>>>>
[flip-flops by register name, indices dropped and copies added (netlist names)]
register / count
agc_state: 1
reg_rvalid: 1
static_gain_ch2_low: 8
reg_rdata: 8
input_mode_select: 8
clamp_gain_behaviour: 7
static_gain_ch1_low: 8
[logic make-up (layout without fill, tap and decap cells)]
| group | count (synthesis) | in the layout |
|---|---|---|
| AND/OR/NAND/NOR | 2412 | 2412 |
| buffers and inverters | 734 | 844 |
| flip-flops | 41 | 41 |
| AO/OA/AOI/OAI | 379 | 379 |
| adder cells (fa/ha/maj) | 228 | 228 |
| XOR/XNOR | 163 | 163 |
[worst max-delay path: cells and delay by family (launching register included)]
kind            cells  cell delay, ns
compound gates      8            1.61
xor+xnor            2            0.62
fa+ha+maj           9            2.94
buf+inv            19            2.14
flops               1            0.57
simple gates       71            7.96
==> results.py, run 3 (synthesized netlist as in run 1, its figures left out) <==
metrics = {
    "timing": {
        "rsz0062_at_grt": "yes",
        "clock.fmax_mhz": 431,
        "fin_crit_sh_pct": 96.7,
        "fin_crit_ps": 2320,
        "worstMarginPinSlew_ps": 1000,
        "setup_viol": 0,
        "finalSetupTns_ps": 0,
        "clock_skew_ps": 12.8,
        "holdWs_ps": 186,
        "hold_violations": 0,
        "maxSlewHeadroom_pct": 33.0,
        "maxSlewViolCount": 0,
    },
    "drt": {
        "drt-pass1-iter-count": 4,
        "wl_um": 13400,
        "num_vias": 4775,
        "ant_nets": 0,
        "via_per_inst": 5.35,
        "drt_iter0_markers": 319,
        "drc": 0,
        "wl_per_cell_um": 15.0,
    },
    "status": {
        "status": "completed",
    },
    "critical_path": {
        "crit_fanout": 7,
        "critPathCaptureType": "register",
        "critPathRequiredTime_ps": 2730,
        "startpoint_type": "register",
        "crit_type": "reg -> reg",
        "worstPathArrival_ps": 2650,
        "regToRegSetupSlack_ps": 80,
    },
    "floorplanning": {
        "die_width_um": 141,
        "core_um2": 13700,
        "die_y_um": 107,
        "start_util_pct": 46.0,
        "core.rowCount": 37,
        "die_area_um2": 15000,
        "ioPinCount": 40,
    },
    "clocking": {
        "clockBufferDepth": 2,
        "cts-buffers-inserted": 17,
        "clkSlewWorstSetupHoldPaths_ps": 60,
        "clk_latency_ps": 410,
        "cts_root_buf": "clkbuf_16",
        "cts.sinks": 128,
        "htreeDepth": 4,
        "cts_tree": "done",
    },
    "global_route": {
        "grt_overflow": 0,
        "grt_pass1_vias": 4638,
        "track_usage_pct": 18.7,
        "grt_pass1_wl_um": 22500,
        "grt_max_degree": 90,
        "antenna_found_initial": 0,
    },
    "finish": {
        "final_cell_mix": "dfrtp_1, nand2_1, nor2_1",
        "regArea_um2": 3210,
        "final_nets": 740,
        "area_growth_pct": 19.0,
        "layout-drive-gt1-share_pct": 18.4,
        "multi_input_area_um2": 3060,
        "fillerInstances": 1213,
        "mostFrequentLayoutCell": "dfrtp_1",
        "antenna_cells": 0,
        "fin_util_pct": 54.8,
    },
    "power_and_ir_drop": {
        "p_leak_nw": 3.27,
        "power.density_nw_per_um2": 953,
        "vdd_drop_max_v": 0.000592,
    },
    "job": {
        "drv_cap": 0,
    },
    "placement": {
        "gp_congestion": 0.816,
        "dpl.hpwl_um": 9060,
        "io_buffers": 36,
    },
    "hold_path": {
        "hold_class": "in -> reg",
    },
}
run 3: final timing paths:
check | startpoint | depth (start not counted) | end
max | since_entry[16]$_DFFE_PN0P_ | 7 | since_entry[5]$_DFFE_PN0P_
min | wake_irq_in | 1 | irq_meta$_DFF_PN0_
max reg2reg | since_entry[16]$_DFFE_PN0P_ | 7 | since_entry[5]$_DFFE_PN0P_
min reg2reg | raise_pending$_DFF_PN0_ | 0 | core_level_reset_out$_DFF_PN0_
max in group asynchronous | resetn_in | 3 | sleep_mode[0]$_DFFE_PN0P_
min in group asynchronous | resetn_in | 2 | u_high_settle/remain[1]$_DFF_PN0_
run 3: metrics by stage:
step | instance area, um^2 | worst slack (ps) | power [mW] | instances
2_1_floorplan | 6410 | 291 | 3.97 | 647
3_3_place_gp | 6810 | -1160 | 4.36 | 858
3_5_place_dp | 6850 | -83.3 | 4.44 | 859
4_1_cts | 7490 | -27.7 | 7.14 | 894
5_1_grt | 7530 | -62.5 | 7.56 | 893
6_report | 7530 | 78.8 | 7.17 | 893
<<<<
After locating the line that holds "min in group", print it and each line after it through the end of the data, exactly as it stands.

_Output below_:
min in group asynchronous | resetn_in | 2 | u_high_settle/remain[1]$_DFF_PN0_
run 3: metrics by stage:
step | instance area, um^2 | worst slack (ps) | power [mW] | instances
2_1_floorplan | 6410 | 291 | 3.97 | 647
3_3_place_gp | 6810 | -1160 | 4.36 | 858
3_5_place_dp | 6850 | -83.3 | 4.44 | 859
4_1_cts | 7490 | -27.7 | 7.14 | 894
5_1_grt | 7530 | -62.5 | 7.56 | 893
6_report | 7530 | 78.8 | 7.17 | 893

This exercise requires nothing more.